As oil and gas investors gravitate towards stable dividends, underpinned by a strong balance sheet, a low cost of capital and top-quartile ESG ratings, upstream exploration and production companies (E&Ps) face existential choices, WoodMac said. 

“The Independents’ strategies will need to evolve, as they move to minimize risks they can control. For most, investment horizons will get progressively shorter across the board – exploration, development, and acquisition. Anything that does not pay back in a narrowing timeframe will be increasingly overlooked,” Parker said.

“But with that shift, the very nature of the Independents will change. The risk-reward balance that has always been core to the E&P ‘value proposition’ gets diluted. Independents increasingly look and act like larger companies, only without the advantages of actually being a larger company.” 

Consolidation will be a defining theme over the coming decades. Many of the most attractive Independents will combine, either as pure-plays with niche attributes at scale or diversified ‘mini-majors’ with growing carbon, capture, utilization and storage, or renewables businesses.  

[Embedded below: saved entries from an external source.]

$ cat config.mk
export PLATFORM = sky130hd
export DESIGN_NAME = id_stage
export DESIGN_NICKNAME = d
export VERILOG_FILES = /design/src/verilog/id_pkg.sv /design/src/verilog/id_decoder.sv /design/src/verilog/id_register_file.sv /design/src/verilog/id_operand_mux.sv /design/src/verilog/id_multicycle_ctrl.sv /design/src/verilog/id_stage.sv
export SDC_FILE = /design/constraint.sdc
export NUM_CORES = 2
export LEC_CHECK = 0
export BUFFER_PORTS_ARGS = -buffer_cell sky130_fd_sc_hd__buf_2
export CORE_MARGIN = 8
export CORE_UTILIZATION = 56
export DETAILED_ROUTE_END_ITERATION = 8
export PLACE_DENSITY_LB_ADDON = 0.08
export SYNTH_ARGS = -nofsm -noshare
export SYNTH_HDL_FRONTEND = slang
export SYNTH_SLANG_ARGS = --single-unit
$ cat constraint.sdc
create_clock -name clk_i -period 2.55 [get_ports clk_i]
set_clock_uncertainty 0.15 [all_clocks]
set_input_delay 0.1275 -clock clk_i [delete_from_list [all_inputs] [get_ports clk_i]]
set_output_delay 0.1275 -clock clk_i [all_outputs]
set_load 0.01 [all_outputs]
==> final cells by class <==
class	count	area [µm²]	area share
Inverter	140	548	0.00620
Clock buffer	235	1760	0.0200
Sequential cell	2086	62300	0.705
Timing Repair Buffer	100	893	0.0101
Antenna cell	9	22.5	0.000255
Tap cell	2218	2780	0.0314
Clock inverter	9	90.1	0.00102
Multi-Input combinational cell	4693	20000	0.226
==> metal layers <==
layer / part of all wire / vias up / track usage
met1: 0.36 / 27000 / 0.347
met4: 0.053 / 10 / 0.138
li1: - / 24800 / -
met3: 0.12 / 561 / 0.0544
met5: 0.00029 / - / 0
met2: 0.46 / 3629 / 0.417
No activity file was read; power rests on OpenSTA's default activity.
`config.mk`:
```
export PLATFORM = sky130hd
export DESIGN_NAME = fetch_stage
export DESIGN_NICKNAME = d
export VERILOG_FILES = /design/src/hw/mips_pkg.sv /design/src/hw/fetch_stage.sv
export SDC_FILE = /design/constraint.sdc
export NUM_CORES = 1
export LEC_CHECK = 0
export BUFFER_PORTS_ARGS = -buffer_cell sky130_fd_sc_hd__buf_2
export CAP_MARGIN = 20
export CORE_MARGIN = 2
export CORE_UTILIZATION = 49
export CTS_BUF_LIST = sky130_fd_sc_hd__clkbuf_16
export CTS_CLUSTER_DIAMETER = 30
export DETAILED_ROUTE_END_ITERATION = 8
export MAX_ROUTING_LAYER = met4
export PLACE_DENSITY = 0.82
export SLEW_MARGIN = 20
export SYNTH_ARGS = -nofsm -noshare
export SYNTH_HDL_FRONTEND = slang
export SYNTH_SLANG_ARGS = --single-unit
```
`constraint.sdc`:
```
create_clock -name i_clock -period 1.95 [get_ports i_clock]
set_input_delay 0.195 -clock i_clock [delete_from_list [all_inputs] [get_ports i_clock]]
set_output_delay 0.195 -clock i_clock [all_outputs]
set_load 0.01 [all_outputs]
```
## config.mk

```make
export PLATFORM = sky130hd
export DESIGN_NAME = execute_stage
export DESIGN_NICKNAME = d
export VERILOG_FILES = /design/src/hw/mips_pkg.sv /design/src/hw/execute_stage.sv
export SDC_FILE = /design/constraint.sdc
export NUM_CORES = 1
export LEC_CHECK = 0
export BUFFER_PORTS_ARGS = -buffer_cell sky130_fd_sc_hd__buf_4
export CORE_MARGIN = 2
export CORE_UTILIZATION = 47
export CTS_CLUSTER_DIAMETER = 30
export DETAILED_ROUTE_END_ITERATION = 16
export GPL_ROUTABILITY_DRIVEN = 0
export PLACE_DENSITY_LB_ADDON = 0.08
export RECOVER_POWER = 25
export SYNTH_ARGS = -nofsm -noshare
export SYNTH_HDL_FRONTEND = slang
export SYNTH_SLANG_ARGS = --single-unit
export TNS_END_PERCENT = 5
```

## constraint.sdc

```tcl
create_clock -name i_clock -period 13.65 [get_ports i_clock]
set_input_delay 2.73 -clock i_clock [delete_from_list [all_inputs] [get_ports i_clock]]
set_output_delay 2.73 -clock i_clock [all_outputs]
set_load 0.03 [all_outputs]
```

“The Independents that positioned themselves well for this future—advantaged assets, cash generative, resilient to low prices, strong balance sheet, top quartile ESG—are best placed to evolve. They are able to remain Independent for longest, but they also make the most attractive consolidation targets,” Parker said.

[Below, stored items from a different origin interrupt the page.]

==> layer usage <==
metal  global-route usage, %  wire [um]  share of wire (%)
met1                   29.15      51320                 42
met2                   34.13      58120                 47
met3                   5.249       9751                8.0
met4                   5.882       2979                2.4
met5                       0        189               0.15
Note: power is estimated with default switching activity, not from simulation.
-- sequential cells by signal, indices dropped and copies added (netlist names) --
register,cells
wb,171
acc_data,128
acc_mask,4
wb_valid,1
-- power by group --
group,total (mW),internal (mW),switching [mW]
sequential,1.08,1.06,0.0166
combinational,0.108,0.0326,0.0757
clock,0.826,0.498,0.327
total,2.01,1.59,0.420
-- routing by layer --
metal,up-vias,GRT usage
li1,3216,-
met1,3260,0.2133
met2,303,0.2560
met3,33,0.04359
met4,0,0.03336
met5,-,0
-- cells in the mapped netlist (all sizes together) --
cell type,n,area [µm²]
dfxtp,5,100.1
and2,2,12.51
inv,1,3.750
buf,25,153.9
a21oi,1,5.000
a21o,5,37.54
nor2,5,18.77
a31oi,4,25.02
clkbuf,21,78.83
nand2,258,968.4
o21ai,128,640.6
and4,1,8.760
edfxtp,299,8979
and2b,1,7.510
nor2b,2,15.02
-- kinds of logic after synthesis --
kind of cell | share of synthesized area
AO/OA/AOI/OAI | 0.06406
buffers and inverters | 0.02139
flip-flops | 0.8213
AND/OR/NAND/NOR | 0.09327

Consolidation pathways include: 

  • New Big Energy players—Oil and gas companies shrink upstream operations or exit oil and gas completely. 
  • New Big Oil players—Vertical mergers and value chain integration are a common feature of late-cycle industry consolidation.  
  • Big Oil getting bigger—Chevron acquisition of Noble could be a sign of things to come.  

It may have already started. “We may come to look back on the last few months as the beginning of the consolidation that will define the oil and gas sector over the coming decade and beyond,” Parker said.  

Privatization also will play a role. Private capital—private equity, hedge funds, sovereign wealth funds—will see opportunities to buy low-multiple and high cash-flow companies that would otherwise struggle to attract new funding, WoodMac said.

“Essentially we are talking about companies that will find it increasingly difficult to operate in public hands. Taking them private—free from stakeholder pressure, with an advantaged cost of capital and different investment horizon—could be a lifeline to many,” Parker said. “But while this will be a theme in the evolving corporate landscape, it will not be dominant. We do not expect to see the entire E&P space taken private. Cost will be an issue for one.”  

Wood Mackenzie values the listed Independents at nearly $1 trillion (NPV10, $50/bbl long-term Brent), six times the amount that PE spent in upstream M&A over the last decade. The Independents that did not or could not adjust face wind-down in the longer term.

Parker said that while mergers among them may prolong the inevitable, most will not make it to 2050 in any guise. But wind-down will represent a strategic choice for many, rather than unwitting oversight. This will be easier for private than public companies, and a prime reason for changing ownership over the coming decades. 

“In a future that threatens terminal decline and massive value destruction, the dynamic is shifting. The Independents will no longer get endless chances to re-invent themselves. Failure at the margin will, increasingly, be terminal,” Parker said.